PROBLEM REQUIREMENTS: Find the lines holding the string "default" in the data, then copy all of them.

SOURCE DATA:
## config.mk

```make
export PLATFORM = sky130hd
export DESIGN_NAME = game_stage_ctrl_flat
export DESIGN_NICKNAME = d
export VERILOG_FILES = /design/src/rtl/game_stage_ctrl_if.sv /design/src/rtl/game_stage_ctrl.sv /design/src/flat_wrapper.sv
export SDC_FILE = /design/constraint.sdc
export NUM_CORES = 1
export LEC_CHECK = 0
export BUFFER_PORTS_ARGS = -buffer_cell sky130_fd_sc_hd__buf_2
export CAP_MARGIN = 10
export CORE_MARGIN = 1.5
export CORE_UTILIZATION = 50
export CTS_CLUSTER_DIAMETER = 50
export DETAILED_ROUTE_END_ITERATION = 6
export PLACE_DENSITY = 0.8
export SLEW_MARGIN = 10
export SYNTH_ARGS = -nofsm -noshare
export SYNTH_HDL_FRONTEND = slang
export SYNTH_SLANG_ARGS = --single-unit
```

## constraint.sdc

```tcl
create_clock -name clk -period 2.85 [get_ports clk]
set_input_delay 0.285 -clock clk [delete_from_list [all_inputs] [get_ports clk]]
set_output_delay 0.285 -clock clk [all_outputs]
set_load 0.005 [all_outputs]
```

## src/rtl/game_stage_ctrl_if.sv

```systemverilog
// Link bundle between the stage sequencer and the inter-board transceivers.
// rx_* : per-peer levels from the remote boards (one bit per peer)
// tx_* : local levels broadcast to every remote board
// master modport is the sequencer side, slave modport is the transceiver side.
interface game_stage_ctrl_if #(
    parameter int unsigned NPEER = 1
) ();
    logic [NPEER-1:0] rx_connect;
    logic [NPEER-1:0] rx_start;
    logic [NPEER-1:0] rx_finish;
    logic             tx_connect;
    logic             tx_start;
    logic             tx_finish;

    modport master (
        input  rx_connect, rx_start, rx_finish,
        output tx_connect, tx_start, tx_finish
    );

    modport slave (
        output rx_connect, rx_start, rx_finish,
        input  tx_connect, tx_start, tx_finish
    );
endinterface

```

## src/rtl/game_stage_ctrl.sv

```systemverilog
// Stage sequencer for the networked Sudoku game: MENU -> COUNT -> GAME -> OVER,
// with per-peer link supervision, synchronised start countdown and winner id.
// Ports:
//   clk, reset            : clock, asynchronous active-high reset
//   mouse_left_i          : raw left button level (1 = pressed)
//   on_start_i/on_connect_i/on_return_i : cursor over the matching button
//   local_finish_i        : local puzzle solved
//   link                  : rx/tx connect/start/finish bundle (master side)
//   role_o                : 0 = master, 1 = slave
//   linked_o              : per-peer link established
//   state_o               : MENU=0, COUNT=1, GAME=2, OVER=3
//   game_init_o           : holds the game core in init (decoded from state)
//   win_o, winner_id_o    : result, valid in OVER (0 = local, i+1 = peer i)
module game_stage_ctrl #(
    parameter int unsigned NPEER     = 1,
    parameter int unsigned COUNT_CYC = 100_000_000,
    parameter int unsigned LINK_TO   = 50_000_000
) (
    input  logic              clk,
    input  logic              reset,
    input  logic              mouse_left_i,
    input  logic              on_start_i,
    input  logic              on_connect_i,
    input  logic              on_return_i,
    input  logic              local_finish_i,
    game_stage_ctrl_if.master link,
    output logic              role_o,
    output logic [NPEER-1:0]  linked_o,
    output logic [1:0]        state_o,
    output logic              game_init_o,
    output logic              win_o,
    output logic [2:0]        winner_id_o
);
    localparam int unsigned CNT_W = (COUNT_CYC > 1) ? $clog2(COUNT_CYC) : 1;
    localparam int unsigned LTO_W = $clog2(LINK_TO + 1);

    localparam logic [1:0] S_MENU  = 2'd0;
    localparam logic [1:0] S_COUNT = 2'd1;
    localparam logic [1:0] S_GAME  = 2'd2;
    localparam logic [1:0] S_OVER  = 2'd3;

    localparam logic ROLE_MASTER = 1'b0;
    localparam logic ROLE_SLAVE  = 1'b1;

    localparam logic [CNT_W-1:0] CNT_LOAD = CNT_W'(COUNT_CYC - 1);
    localparam logic [LTO_W-1:0] LTO_MAX  = LTO_W'(LINK_TO);

    logic [1:0]       state_q, state_d;
    logic             role_q, role_d;
    logic             txc_q, txc_d;
    logic             txs_q, txs_d;
    logic             txf_q, txf_d;
    logic             win_q, win_d;
    logic [2:0]       wid_q, wid_d;
    logic [CNT_W-1:0] cnt_q, cnt_d;
    logic [NPEER-1:0] linked_q, linked_d;
    logic [LTO_W-1:0] lto_q [NPEER];
    logic [LTO_W-1:0] lto_d [NPEER];
    logic             mouse_q;
    logic             click_q;

    logic             start_clk, conn_clk, ret_clk;
    logic             peer_hit;
    logic [2:0]       peer_id;

    assign start_clk = click_q & on_start_i;
    assign conn_clk  = click_q & on_connect_i;
    assign ret_clk   = click_q & on_return_i;

    // Lowest-index linked peer reporting finish.
    always_comb begin
        peer_hit = 1'b0;
        peer_id  = 3'd0;
        for (int i = 0; i < NPEER; i++) begin
            if (!peer_hit && link.rx_finish[i] && linked_q[i]) begin
                peer_hit = 1'b1;
                peer_id  = 3'(i + 1);
            end
        end
    end

    // Stage transitions, role/connect control, result capture.
    always_comb begin
        state_d = state_q;
        role_d  = role_q;
        txc_d   = txc_q;
        txf_d   = txf_q;
        win_d   = win_q;
        wid_d   = wid_q;
        cnt_d   = cnt_q;
        case (state_q)
            S_MENU: begin
                if (conn_clk) begin
                    if (txc_q) begin
                        txc_d  = 1'b0;
                        role_d = ROLE_MASTER;
                    end else begin
                        txc_d  = 1'b1;
                        role_d = (|link.rx_connect) ? ROLE_SLAVE : ROLE_MASTER;
                    end
                end
                if (role_q == ROLE_MASTER) begin
                    if (start_clk) state_d = S_COUNT;
                end else if (|(link.rx_start & linked_q)) begin
                    state_d = S_COUNT;
                end
                if (state_d == S_COUNT) cnt_d = CNT_LOAD;
            end
            S_COUNT: begin
                // A slave that lost every master link abandons the countdown.
                if (role_q == ROLE_SLAVE && linked_q == '0) state_d = S_MENU;
                else if (cnt_q == '0)                      state_d = S_GAME;
                else                                       cnt_d = cnt_q - CNT_W'(1);
            end
            S_GAME: begin
                if (local_finish_i) begin
                    state_d = S_OVER;
                    win_d   = 1'b1;
                    wid_d   = 3'd0;
                    txf_d   = 1'b1;
                end else if (peer_hit) begin
                    state_d = S_OVER;
                    win_d   = 1'b0;
                    wid_d   = peer_id;
                end
            end
            S_OVER: begin
                if (ret_clk) begin
                    state_d = S_MENU;
                    win_d   = 1'b0;
                    wid_d   = 3'd0;
                    txf_d   = 1'b0;
                end
            end
            default: state_d = S_MENU;
        endcase
        txs_d = (state_d == S_COUNT) && (role_d == ROLE_MASTER);
    end

    // Per-peer link set/timeout; dropping tx_connect wipes all link state.
    always_comb begin
        linked_d = linked_q;
        lto_d    = lto_q;
        for (int i = 0; i < NPEER; i++) begin
            if (!txc_d) begin
                lto_d[i]    = '0;
                linked_d[i] = 1'b0;
            end else begin
                if (link.rx_connect[i])     lto_d[i] = '0;
                else if (lto_q[i] != LTO_MAX) lto_d[i] = lto_q[i] + LTO_W'(1);
                if (txc_q && link.rx_connect[i]) linked_d[i] = 1'b1;
                else if (lto_d[i] == LTO_MAX)    linked_d[i] = 1'b0;
            end
        end
    end

    always_ff @(posedge clk or posedge reset) begin
        if (reset) begin
            state_q  <= S_MENU;
            role_q   <= ROLE_MASTER;
            txc_q    <= 1'b0;
            txs_q    <= 1'b0;
            txf_q    <= 1'b0;
            win_q    <= 1'b0;
            wid_q    <= 3'd0;
            cnt_q    <= '0;
            linked_q <= '0;
            lto_q    <= '{default: '0};
            mouse_q  <= 1'b0;
            click_q  <= 1'b0;
        end else begin
            state_q  <= state_d;
            role_q   <= role_d;
            txc_q    <= txc_d;
            txs_q    <= txs_d;
            txf_q    <= txf_d;
            win_q    <= win_d;
            wid_q    <= wid_d;
            cnt_q    <= cnt_d;
            linked_q <= linked_d;
            lto_q    <= lto_d;
            mouse_q  <= mouse_left_i;
            click_q  <= mouse_q & ~mouse_left_i;  // release pulse
        end
    end

    assign link.tx_connect = txc_q;
    assign link.tx_start   = txs_q;
    assign link.tx_finish  = txf_q;
    assign role_o          = role_q;
    assign linked_o        = linked_q;
    assign state_o         = state_q;
    assign win_o           = win_q;
    assign winner_id_o     = wid_q;
    assign game_init_o     = (state_q != S_GAME);
endmodule
```

## src/flat_wrapper.sv

```systemverilog
// flat-port wrapper written by rule: the top's interface ports become plain ports
module game_stage_ctrl_flat 
#(
    parameter int unsigned NPEER     = 1,
    parameter int unsigned COUNT_CYC = 100_000_000,
    parameter int unsigned LINK_TO   = 50_000_000
)
  (clk, reset, mouse_left_i, on_start_i, on_connect_i, on_return_i, local_finish_i, role_o, linked_o, state_o, game_init_o, win_o, winner_id_o, link_rx_connect, link_rx_start, link_rx_finish, link_tx_connect, link_tx_start, link_tx_finish);
  game_stage_ctrl_if #(.NPEER(NPEER)) link_i ();
  input  logic clk;
  input  logic reset;
  input  logic mouse_left_i;
  input  logic on_start_i;
  input  logic on_connect_i;
  input  logic on_return_i;
  input  logic local_finish_i;
  output logic role_o;
  output logic [NPEER-1:0] linked_o;
  output logic [1:0] state_o;
  output logic game_init_o;
  output logic win_o;
  output logic [2:0] winner_id_o;
  input wire logic [$bits(link_i.rx_connect)-1:0] link_rx_connect;
  input wire logic [$bits(link_i.rx_start)-1:0] link_rx_start;
  input wire logic [$bits(link_i.rx_finish)-1:0] link_rx_finish;
  output wire logic [$bits(link_i.tx_connect)-1:0] link_tx_connect;
  output wire logic [$bits(link_i.tx_start)-1:0] link_tx_start;
  output wire logic [$bits(link_i.tx_finish)-1:0] link_tx_finish;
  assign link_i.rx_connect = link_rx_connect;
  assign link_i.rx_start = link_rx_start;
  assign link_i.rx_finish = link_rx_finish;
  assign link_tx_connect = link_i.tx_connect;
  assign link_tx_start = link_i.tx_start;
  assign link_tx_finish = link_i.tx_finish;
  game_stage_ctrl #(.NPEER(NPEER), .COUNT_CYC(COUNT_CYC), .LINK_TO(LINK_TO)) u_core (.clk(clk), .reset(reset), .mouse_left_i(mouse_left_i), .on_start_i(on_start_i), .on_connect_i(on_connect_i), .on_return_i(on_return_i), .local_finish_i(local_finish_i), .link(link_i), .role_o(role_o), .linked_o(linked_o), .state_o(state_o), .game_init_o(game_init_o), .win_o(win_o), .winner_id_o(winner_id_o));
endmodule
```

==> results.md, run 1 <==
* Final setup slack of the worst path at 75.57 ps
* Clock buffer depth at 2
* Top cell type's share of synthesized area at roughly 44%
* Final Hold Fails at 0
* Nets at 425
* Vias per Instance at 5.671
* Slew headroom at 47.58%
* Largest net degree at the start of global routing at 65
* First-pass GRT wire length at around 13 mm
* Layout area overhead at 11.25%
* Reg2Reg Setup Slack at 80 ps
* Worst-Margin Slew at 786.3 ps
* Iter 0 DRT Violations at 90
* Dpl ws at ~52 ps
* Biggest area consumer among synthesized cells: dfrtp_1
* Diode count at 0
* CP arrival at 2990 ps
* Yosys warns at 0
* Total wire length at 7.508 mm
* Final Max Slew Viols at 0
* #FFs+latches synth at 64
* Clock sinks at 64
* Reg2reg start: u_core.cnt_q[19]
* Register area at 1603 µm²
* Yosys cell types at 56
* Initial Utilization at 52.44%
* Max-Cap Viols at 0
* Hold Crit Endpoint: u_core.mouse_q
* Post-synth top flop: dfrtp_1
* Final number of setup-violating endpoints at 0
* CP required at 3070 ps
* Core Region at 6869 µm²
* HPWL after DPL at 5.230 mm
* Total track usage at 21.56%
* Layout cell share with drive strength beyond 1 at roughly 15%
* GPL Wtd Cong at 0.8932
* Cell Area, Synth at 3602 µm²
* Tmin final at 2774 ps
* WS Path Type: reg2reg
* Worst R2R Path Depth at 7
* CTS tree: done
* Root Buffer: clkbuf_8
* Hold_sp: mouse_left_i
* Final ANT Viol Nets at 0
* Final period util at 97.35%
* Non-Filler Instances at 513
* IO buf count at 19
* Top Ports at 22
* Clock Latency Late Sink at approximately 340 ps
* Area of the multi-input gates at 1868 µm²
* Fmax at 0.3604 GHz
* WHS at about 67 ps
* Die Span Y at 87.88 µm
* H-tree depth at 3
* Post-synthesis cell count at approximately 390
* Clock slew at reported path FFs at 70 ps
* Die area at 7723 µm²
* Crit-path max FO at 17
* Number of synthesized flops with an enable pin at 0
* Commonest cells post-synth: 64 x dfrtp_1, 53 x nor2_1, 34 x nand2_1
* Crit. End Element: flip-flop
* Post-route cell area at 4008 µm²
* DRC violations left at 0
* Width of the chip at 87.88 µm
* Clock Skew at 10.32 ps
* Cell Rows at 30
* Area contributors post-synth: dfrtp_1 44%, xor2_1 8.0%, nor2_1 5.5%
* Ys async rst share at 100.0%
* Routed via count at roughly 2900
* Fillers at 584
* LEAKAGE at 1.572 nW
* Setup TNS at 0 ps
* Synth Area per Inst at 9.284 µm²
* Power per cell area at 597.9 nW/µm²
* Status: finished, final reports clean
* Wire per inst at ~15 µm
* Vias in the first global route at approximately 2900
* GRT Residual Overflow at 0
* Placed cell count at just under 500
* Register area share after synthesis at 44.46%
* Pre-antenna DRT Iters at 4
* Hold crit path type: in2reg
* Min-Delay Path Depth at 1
* Antenna violations before repair at 0
* Num CTS Buffers at 9
* R2R Path End: u_core.cnt_q[7]
* Type of origin of the critical path: flip-flop
* Most common cell in the netlist: dfrtp_1
* Maximum VDD drop at 0.0002854 V
* DP Area at 3811 µm²
[power breakdown]
group | internal [mW] | switching [mW]
clock network | 0.311 | 0.348
registers | 1.05 | 0.146
logic | 0.240 | 0.306
[how the worst max path moves through the flow]
stage | start | endpoint | slack (ps) | depth (start not counted)
6_report | u_core.cnt_q[19] | u_core.cnt_q[7] | 80 | 7
5_1_grt | u_core.cnt_q[19] | u_core.cnt_q[7] | -10 | 7
4_1_cts | u_core.cnt_q[19] | u_core.cnt_q[7] | 50 | 7
3_5_place_dp | u_core.cnt_q[19] | u_core.cnt_q[7] | 50 | 7
3_3_place_gp | u_core.cnt_q[19] | u_core.cnt_q[7] | 120 | 7
2_1_floorplan | u_core.cnt_q[3] | u_core.cnt_q[7] | 170 | 8
[stage by stage]
stage / power [mW] / utilization, %
2_1_floorplan: 1.551 / -
3_3_place_gp: 1.715 / 55.48
3_5_place_dp: 1.740 / 55.48
4_1_cts: 2.410 / 57.87
5_1_grt: 2.548 / 58.34
6_report: 2.396 / 58.34
[state kept, by name, indices dropped and copies added (netlist names)]
signal / cells
u_core.lto_q: 26
u_core.linked_o: 1
u_core.click_q: 1
u_core.role_o: 1
u_core.win_o: 1
u_core.link.tx_start: 1
u_core.link.tx_connect: 1
u_core.cnt_q: 27
u_core.link.tx_finish: 1
u_core.winner_id_o: 1
u_core.mouse_q: 1
u_core.state_o: 2
[area by class of cell]
type | count | share of cell area, %
Multi-Input combinational cell | 293 | 46.61
Sequential cell | 64 | 39.99
Timing Repair Buffer | 34 | 5.370
Clock buffer | 10 | 3.185
Tap cell | 96 | 2.997
Inverter | 10 | 0.9366
Clock inverter | 6 | 0.9054
[critical path, stage by stage, from the launching register on]
cell	delay, ps
dfrtp_1	400
or4_4	560
or4_4	450
or4_1	490
buf_6	180
o21ai_4	160
nor3_1	70
or3b_1	350
[kinds of logic (layout without fill, tap and decap cells)]
| family | after synthesis | count (layout) | synth area share, % |
|---|---|---|---|
| compound gates | 48 | 48 | 9.274 |
| xor+xnor | 48 | 48 | 11.67 |
| fa+ha+maj | 3 | 3 | 1.042 |
| buf+inv | 32 | 60 | 4.237 |
| flops | 64 | 64 | 44.46 |
| mux | 5 | 5 | 1.494 |
| other cells | 1 | 2 | 0.1041 |
| simple gates | 187 | 187 | 27.72 |
[layer usage]
| layer | routed length [µm] | GRT usage [%] |
|---|---|---|
| met1 | 3548 | 27.21 |
| met2 | 3483 | 35.11 |
| met3 | 346 | 5.938 |
| met4 | 129 | 8.514 |
| met5 | 0 | 0 |
[repair_timing]
action,4_1_cts,5_1_grt
setup endpoints to repair,0,2
setup buffers,0,1
resized for setup,0,5
hold buffers,0,0
[placed cells by master, fill, tap and decap left out, drive strengths merged, types with 7 or more instances in the layout]
cell	n
dfrtp	64
nor2	53
nand2	34
buf	34
xor2	33
nand3	20
nor3	17
xnor2	15
o21ai	14
inv	10
clkbuf	10
or4	9
nand4	8
nor4	8
o211ai	7
Note: power is estimated with default switching activity, not from simulation.
==> run 2, diff against run 1 <==
MAX_ROUTING_LAYER = met4   (was default)
==> run 2 against run 1 <==
  * Non-clock buffer count is the same
  * Critical endpoint unchanged
  * Setup slack lost 2.6 ps
  * Largest cell class unchanged
  * Power is essentially flat
  * Final cell count is the same
  * Design area is the same
  * Hold slack lost 0.72 ps
  * First-iteration DRC count grew 43%
  * Combinational power is essentially flat
  * Critical path depth is the same
  * Core utilization is the same
  * Via count shrank 0.28%
==> results.md, run 2 (synthesis results as in run 1) <==
* GRT Residual Overflow at 0
* Reg2reg start: u_core.cnt_q[19]
* Worst-Margin Slew at 785.0 ps
* Met3 usage at 6.032%
* Power per cell area at 598.0 nW/µm²
* Clock sinks at 64
* DP Area at 3811 µm²
* Register area at 1603 µm²
* First-pass GRT wire length at between 10 and 15 mm
* Root Buffer: clkbuf_8
* HPWL after DPL at between 5 and 6 mm
* Nets at 425
* Clock buffer depth at 2
* Max FFs per register at 27
* Cell Int Power at 1.597 mW
* Vias in the first global route at 2916
* Iter 0 DRT Violations at 129
* Busiest grt layer: met2
* LEAKAGE at 1.572 nW
* Final number of setup-violating endpoints at 0
* Layout area overhead at 11.25%
* Diode count at 0
* Net Sw Frac at 33.36%
* Die area at between 7000 and 8000 µm²
* Fmax at 0.3601 GHz
* M2 GR Usage at roughly 35%
* Vias per Instance at 5.655
* Critical Path Slowest Stage Cell: or4_4
* Antenna violations before repair at 0
* R2R Path End: u_core.cnt_q[7]
* Dpl ws at 51.78 ps
* Fillers at 584
* Width of the chip at slightly below 90 µm
* CP required at 3070 ps
* Routing usage on met1 at 27.15%
* Clock Latency Late Sink at 340 ps
* CP max stage delay at 570 ps
* Combinational share of power at 22.8%
* Layout cell share with drive strength beyond 1 at 15.35%
* Cell Rows at 30
* Biggest register: u_core.cnt_q
* H-tree depth at 3
* CTS tree: done
* Worst R2R Path Depth at 7
* GPL Wtd Cong at 0.9083
* Top Ports at 22
* Seq pwr share at 49.7%
* DRC violations left at 0
* Type of origin of the critical path: flip-flop
* Num CTS Buffers at 9
* Reg2Reg Setup Slack at ~73 ps
* Crit-path max FO at 17
* Most common cell after layout, fill and taps aside: dfrtp_1
* Core Region at 6869 µm²
* Crit. End Element: flip-flop
* WS Path Type: reg2reg
* Max-Cap Viols at 0
* Most frequent cells in the layout: 63 x dfrtp_1, 53 x nor2_1, 34 x nand2_1
* Total wire length at 7.494 mm
* Final Max Slew Viols at 0
* Routed via count at between 2000 and 3000
* Placed cell count at a little under 500
* Initial Utilization at 52.44%
* Total track usage at approximately 22%
* Final ANT Viol Nets at 0
* CP arrival at roughly 3000 ps
* Area of the multi-input gates at 1868 µm²
* Status: finished, final reports clean
* Clock slew at reported path FFs at about 70 ps
* Clock power share at 27.5%
* Wire per inst at 14.61 µm
* Final Hold Fails at 0
* Tmin final at around 2800 ps
* Non-Filler Instances at 513
* Hold crit path type: in2reg
* Most frequent CP cell: or4_4
* IO buf count at 19
* Worst setup path endpoint: u_core.cnt_q[7]
* Final setup slack of the worst path at 72.99 ps
* Slew headroom at between 40% and 50%
* Final period util at a little over nine tenths
* Die Span Y at 87.88 µm
* CP Launch Point: u_core.cnt_q[19]
* Setup TNS at 0 ps
* Largest net degree at the start of global routing at 65
* Clock Skew at 10.44 ps
* Pre-antenna DRT Iters at 4
* Post-route cell area at between 4000 and 5000 µm²
* Worst-path cell chain: or4_4 > or4_4 > or4_1 > buf_6 > o21ai_4 > nor3_1 > or3b_1
* Maximum VDD drop at 0.0002852 V
* Switch Pwr at 0.7995 mW
run 2: cell counts in the layout (fill, tap and decap cells not counted):
Identical to the previous run, type by type.
run 2: what timing repair did:
action | CTS | global route
setup endpoints to repair | 0 | 2
buffers inserted | 0 | 1
resized for setup | 0 | 5
hold buffers | 0 | 0
run 2: how the worst min path moves through the flow:
stage | to | cells past startpoint | startpoint
floorplan | u_core.mouse_q | 0 | mouse_left_i
global placement | u_core.mouse_q | 1 | mouse_left_i
detailed placement | u_core.mouse_q | 1 | mouse_left_i
CTS | u_core.mouse_q | 1 | mouse_left_i
global route | u_core.mouse_q | 1 | mouse_left_i
finish | u_core.mouse_q | 1 | mouse_left_i
run 2: final cells by class:
| type | instances | area share, % |
|---|---|---|
| well taps | 96 | 2.997 |
| inverters | 10 | 0.9366 |
| clock inverters | 6 | 0.9054 |
| clock buffers | 10 | 3.185 |
| repair buffers | 34 | 5.370 |
| multi-input cells | 293 | 46.61 |
| flip-flops and latches | 64 | 39.99 |
run 2: power by group through the flow:
stage | registers, mW | clock network [mW] | logic, mW
floorplan | 1.17 | 0 | 0.378
detailed placement | 1.21 | 0 | 0.534
global route | 1.21 | 0.719 | 0.615
finish | 1.19 | 0.658 | 0.547
CTS | 1.19 | 0.682 | 0.539
global placement | 1.20 | 0 | 0.518
run 2: per-layer routing:
metal	vias to the layer above	part of all wire [%]	wire (µm)
met4	0	1.7	129
met2	68	47	3503
met1	1403	47	3501
met3	13	4.8	360
li1	1417	-	-
met5	-	0	0
run 2: critical path, delay by kind of cell, from the launching register on:
family                 cells  cell delay (ps)
buffers and inverters      1              180
flip-flops                 1              400
AO/OA/AOI/OAI              1              160
AND/OR/NAND/NOR            5             1930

RESULT OF THE TASK:
            default: state_d = S_MENU;
            lto_q    <= '{default: '0};
Note: power is estimated with default switching activity, not from simulation.
MAX_ROUTING_LAYER = met4   (was default)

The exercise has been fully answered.